Your task: The response must be made up of the lines in the entries below that contain "parameter".

Exercise materials:

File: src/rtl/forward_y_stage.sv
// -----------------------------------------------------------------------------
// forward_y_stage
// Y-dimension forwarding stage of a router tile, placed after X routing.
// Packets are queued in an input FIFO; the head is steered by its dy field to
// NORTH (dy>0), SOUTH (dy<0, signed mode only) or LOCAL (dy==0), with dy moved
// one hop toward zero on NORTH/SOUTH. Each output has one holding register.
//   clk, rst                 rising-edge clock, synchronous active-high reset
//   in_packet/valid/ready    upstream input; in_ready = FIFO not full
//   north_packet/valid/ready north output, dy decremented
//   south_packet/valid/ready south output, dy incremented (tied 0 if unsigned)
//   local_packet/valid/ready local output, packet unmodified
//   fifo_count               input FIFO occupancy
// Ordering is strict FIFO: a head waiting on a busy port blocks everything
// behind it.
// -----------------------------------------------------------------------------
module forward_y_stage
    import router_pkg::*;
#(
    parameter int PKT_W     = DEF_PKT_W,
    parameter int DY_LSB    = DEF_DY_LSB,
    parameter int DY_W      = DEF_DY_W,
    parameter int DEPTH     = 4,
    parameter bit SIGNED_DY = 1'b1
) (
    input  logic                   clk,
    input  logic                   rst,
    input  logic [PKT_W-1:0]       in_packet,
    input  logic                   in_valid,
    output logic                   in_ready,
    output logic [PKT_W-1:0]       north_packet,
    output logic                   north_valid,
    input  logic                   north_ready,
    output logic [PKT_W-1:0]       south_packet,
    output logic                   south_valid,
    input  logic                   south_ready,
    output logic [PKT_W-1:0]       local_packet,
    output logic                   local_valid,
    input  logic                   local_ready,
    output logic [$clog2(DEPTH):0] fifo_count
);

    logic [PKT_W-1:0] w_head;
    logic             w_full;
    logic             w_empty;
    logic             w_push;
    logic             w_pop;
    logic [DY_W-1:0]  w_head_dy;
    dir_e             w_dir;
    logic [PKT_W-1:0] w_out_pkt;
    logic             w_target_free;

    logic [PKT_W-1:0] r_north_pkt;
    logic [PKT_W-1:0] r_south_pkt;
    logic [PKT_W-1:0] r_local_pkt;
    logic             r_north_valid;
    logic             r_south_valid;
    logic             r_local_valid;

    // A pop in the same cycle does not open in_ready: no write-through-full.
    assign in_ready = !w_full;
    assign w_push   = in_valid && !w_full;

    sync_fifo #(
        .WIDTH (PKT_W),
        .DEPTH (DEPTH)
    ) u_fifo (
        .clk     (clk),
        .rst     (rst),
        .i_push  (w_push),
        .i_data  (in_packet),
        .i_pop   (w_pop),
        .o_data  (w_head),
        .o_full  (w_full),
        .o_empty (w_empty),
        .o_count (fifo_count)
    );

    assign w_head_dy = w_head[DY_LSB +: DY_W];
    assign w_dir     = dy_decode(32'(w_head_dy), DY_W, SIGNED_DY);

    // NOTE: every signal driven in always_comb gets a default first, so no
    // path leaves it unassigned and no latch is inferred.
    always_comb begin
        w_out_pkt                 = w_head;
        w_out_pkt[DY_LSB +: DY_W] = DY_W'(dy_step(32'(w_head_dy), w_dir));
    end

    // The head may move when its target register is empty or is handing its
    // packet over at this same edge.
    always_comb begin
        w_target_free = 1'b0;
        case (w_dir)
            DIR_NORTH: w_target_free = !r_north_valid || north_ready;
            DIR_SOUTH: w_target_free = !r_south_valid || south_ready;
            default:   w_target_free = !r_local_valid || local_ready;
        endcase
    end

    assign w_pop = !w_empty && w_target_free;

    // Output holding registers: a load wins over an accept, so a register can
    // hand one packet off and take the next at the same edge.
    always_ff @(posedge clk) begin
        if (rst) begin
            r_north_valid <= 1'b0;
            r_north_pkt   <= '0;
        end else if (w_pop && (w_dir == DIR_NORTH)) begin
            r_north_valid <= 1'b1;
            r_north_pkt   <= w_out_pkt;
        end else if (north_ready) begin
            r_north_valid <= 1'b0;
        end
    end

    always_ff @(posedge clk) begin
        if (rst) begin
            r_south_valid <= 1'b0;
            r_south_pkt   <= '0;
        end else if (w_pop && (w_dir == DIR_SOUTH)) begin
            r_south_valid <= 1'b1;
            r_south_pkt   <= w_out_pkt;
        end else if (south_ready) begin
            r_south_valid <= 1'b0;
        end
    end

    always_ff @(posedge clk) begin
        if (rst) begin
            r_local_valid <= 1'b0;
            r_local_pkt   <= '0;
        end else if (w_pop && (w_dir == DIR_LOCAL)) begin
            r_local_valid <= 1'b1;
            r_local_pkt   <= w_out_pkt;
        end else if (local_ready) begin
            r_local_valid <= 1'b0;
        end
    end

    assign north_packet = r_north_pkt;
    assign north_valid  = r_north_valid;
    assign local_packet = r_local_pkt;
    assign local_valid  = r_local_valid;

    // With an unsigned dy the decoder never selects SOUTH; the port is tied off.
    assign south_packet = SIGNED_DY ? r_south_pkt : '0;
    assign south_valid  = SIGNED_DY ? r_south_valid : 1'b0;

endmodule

Task result:
    parameter int PKT_W     = DEF_PKT_W,
    parameter int DY_LSB    = DEF_DY_LSB,
    parameter int DY_W      = DEF_DY_W,
    parameter int DEPTH     = 4,
    parameter bit SIGNED_DY = 1'b1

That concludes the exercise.